Fluorescente in situ hibridación (FISH)

En este artículo discutiremos sobre la Hibridación in situ fluorescente (FISH).

Es una técnica de laboratorio utilizada para determinar cuántas copias del segmento específico de ADN están presentes en una célula. Identifica la región cromosómica específica en preparaciones citológicas. En el laboratorio, un segmento de ADN se modifica químicamente o se tiñe con un colorante fluorescente y cuando se examina bajo un microscopio fluorescente se ve un color fluorescente muy brillante.

La hibridación de fluorescencia in situ ha aumentado considerablemente la sensibilidad, especificidad y resolución del análisis de cromosomas.

Las ventajas de esta técnica son numerosas, pero algunas se mencionan a continuación:

(1) La resolución de este método es mucho mejor que la de las bandas de cromosomas tradicionales y aproximadamente 2 mega bases (Mb) de longitud.

(2) El protocolo de esta técnica es fácil y es aplicable tanto para células en división como para células sin división. Esta técnica puede identificar un rango de mutaciones que incluyen eliminación, duplicación, aneuploidía y presencia de cromosomas derivados. Esta técnica también se usa comúnmente para controlar enfermedades recurrentes o residuales en pacientes con trasplante de médula ósea.

FISH (Fluorescent In Situ Hybridization) se realiza generalmente en sangre periférica estimulada tanto para el análisis cromosómico como para la identificación de la translocación específica y la eliminación. Por ejemplo, se utiliza para demostrar el cromosoma Filadelfia (Ph 1 ) formado por la translocación entre los cromosomas 9 y 22 y causa una leucemia mielógena crónica (LMC).

También se utiliza en la identificación de la translocación entre los cromosomas 8 y 14 que causan el linfoma de Burkitt y entre los cromosomas 18 y 14 que resultan en la leucemia de células B. También se utiliza para el diagnóstico del síndrome de Down.

En el procedimiento FISH, se pueden preparar cultivos celulares. Los cromosomas metafase / prometafase se fijan en un portaobjetos de vidrio. Además, FISH puede modificarse para el análisis de núcleos de interfase. Entonces, los cromosomas se desnaturalizan; luego se introduce una sonda de ADN marcada y luego se hibrida la sonda con el cromosoma en la diapositiva. Por lo tanto, se da el término hibridación in situ.

Las sondas de ADN están marcadas con fluorocromo, tal sonda da una señal fluorescente y podría verse con microscopía de fluorescencia. La fluorescencia se podría deducir con la ayuda de filtros unidos al microscopio fluorescente.

Las sondas FISH tienen una longitud de aproximadamente 40 kilo (kb) y se detectan como una doble señal fluorescente en cada miembro de un par de cromosomas. El punto doble corresponde a las señales de cada una de las dos cromátidas hermanas alineadas.

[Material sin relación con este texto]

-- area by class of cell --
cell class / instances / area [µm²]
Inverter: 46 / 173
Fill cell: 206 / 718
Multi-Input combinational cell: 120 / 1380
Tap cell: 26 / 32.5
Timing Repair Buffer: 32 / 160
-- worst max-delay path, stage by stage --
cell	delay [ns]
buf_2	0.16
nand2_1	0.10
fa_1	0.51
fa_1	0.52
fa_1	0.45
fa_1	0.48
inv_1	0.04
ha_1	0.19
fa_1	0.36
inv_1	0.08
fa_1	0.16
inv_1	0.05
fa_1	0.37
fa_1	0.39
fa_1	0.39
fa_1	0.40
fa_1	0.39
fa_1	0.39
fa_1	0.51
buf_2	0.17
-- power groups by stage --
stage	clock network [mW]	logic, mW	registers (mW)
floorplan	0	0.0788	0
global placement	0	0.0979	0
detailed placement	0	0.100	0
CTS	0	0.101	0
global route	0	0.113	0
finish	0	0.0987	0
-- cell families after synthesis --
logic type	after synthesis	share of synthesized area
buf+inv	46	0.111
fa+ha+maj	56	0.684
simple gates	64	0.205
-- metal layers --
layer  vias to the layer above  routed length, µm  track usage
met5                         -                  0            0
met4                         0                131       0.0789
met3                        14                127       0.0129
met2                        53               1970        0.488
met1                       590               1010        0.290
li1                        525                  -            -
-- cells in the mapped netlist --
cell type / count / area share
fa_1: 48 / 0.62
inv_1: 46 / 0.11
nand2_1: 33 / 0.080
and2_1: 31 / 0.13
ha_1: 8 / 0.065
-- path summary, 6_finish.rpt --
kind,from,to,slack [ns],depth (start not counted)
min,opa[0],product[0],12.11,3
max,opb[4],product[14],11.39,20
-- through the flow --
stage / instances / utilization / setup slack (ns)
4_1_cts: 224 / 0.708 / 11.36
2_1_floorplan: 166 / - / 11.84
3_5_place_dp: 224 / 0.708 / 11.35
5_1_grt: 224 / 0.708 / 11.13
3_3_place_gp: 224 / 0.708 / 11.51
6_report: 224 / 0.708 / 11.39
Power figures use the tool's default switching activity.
===== src/rtl/cgs_pkg.sv =====
package cgs_pkg;

  typedef enum logic [1:0] {
    ST_HUNT  = 2'd0,
    ST_CHECK = 2'd1,
    ST_LOCK  = 2'd2
  } cgs_state_t;

endpackage


===== src/rtl/cgs_run_cnt.sv =====
// Counts qualified events in a row; clear has priority; pulses hit on the last one.
module cgs_run_cnt #(
  parameter int RUN = 4
) (
  input  logic clk,
  input  logic rst,
  input  logic clr,
  input  logic inc,
  output logic hit
);
  localparam int CW = $clog2(RUN + 1);
  localparam logic [CW-1:0] LAST = CW'(RUN - 1);

  logic [CW-1:0] cnt_q;

  assign hit = !clr && inc && (cnt_q == LAST);

  always_ff @(posedge clk) begin
    if (rst || clr || hit) begin
      cnt_q <= '0;
    end else if (inc) begin
      cnt_q <= cnt_q + 1'b1;
    end
  end

  p_run_bound_r2: assert property (@(posedge clk) disable iff (rst)
    cnt_q < CW'(RUN));

  p_run_clear_r3: assert property (@(posedge clk) disable iff (rst)
    clr |=> (cnt_q == '0));

endmodule


===== src/rtl/cgs_err_window.sv =====
// Leaky invalid-character counter used while locked.
module cgs_err_window #(
  parameter int ERR_LIMIT = 3,
  parameter int WIN       = 4
) (
  input  logic clk,
  input  logic rst,
  input  logic clr,
  input  logic vld,
  input  logic bad,
  output logic lost
);
  localparam int ICW = $clog2(ERR_LIMIT + 1);
  localparam int GCW = $clog2(WIN + 1);
  localparam logic [ICW-1:0] IC_LAST = ICW'(ERR_LIMIT - 1);
  localparam logic [GCW-1:0] GC_LAST = GCW'(WIN - 1);

  logic [ICW-1:0] ic_q;
  logic [GCW-1:0] gc_q;

  assign lost = !clr && vld && bad && (ic_q == IC_LAST);

  always_ff @(posedge clk) begin
    if (rst || clr) begin
      ic_q <= '0;
      gc_q <= '0;
    end else if (vld) begin
      if (bad) begin
        gc_q <= '0;
        ic_q <= lost ? '0 : ic_q + 1'b1;
      end else if (gc_q == GC_LAST) begin
        gc_q <= '0;
        if (ic_q != '0) ic_q <= ic_q - 1'b1;
      end else begin
        gc_q <= gc_q + 1'b1;
      end
    end
  end

  p_window_bound_r6: assert property (@(posedge clk) disable iff (rst)
    ic_q < ICW'(ERR_LIMIT));

  p_decay_floor_r7: assert property (@(posedge clk) disable iff (rst)
    (!clr && vld && !bad && ic_q == '0) |=> (ic_q == '0));

  p_idle_hold_r9: assert property (@(posedge clk) disable iff (rst)
    (!clr && !vld) |=> ($stable(ic_q) && $stable(gc_q)));

endmodule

En su aplicación simple, un patrón FISH normal para cualquiera de estas sondas sería dos conjuntos de puntos dobles, un conjunto para cada miembro de los cromosomas normalmente emparejados. Estos puntos dobles a menudo se fusionan para formar una señal. Las células monosómicas para la región cromosómica en cuestión mostrarían solo un conjunto único de puntos dobles por núcleo, mientras que las células trisómicas mostrarían tres conjuntos de puntos dobles.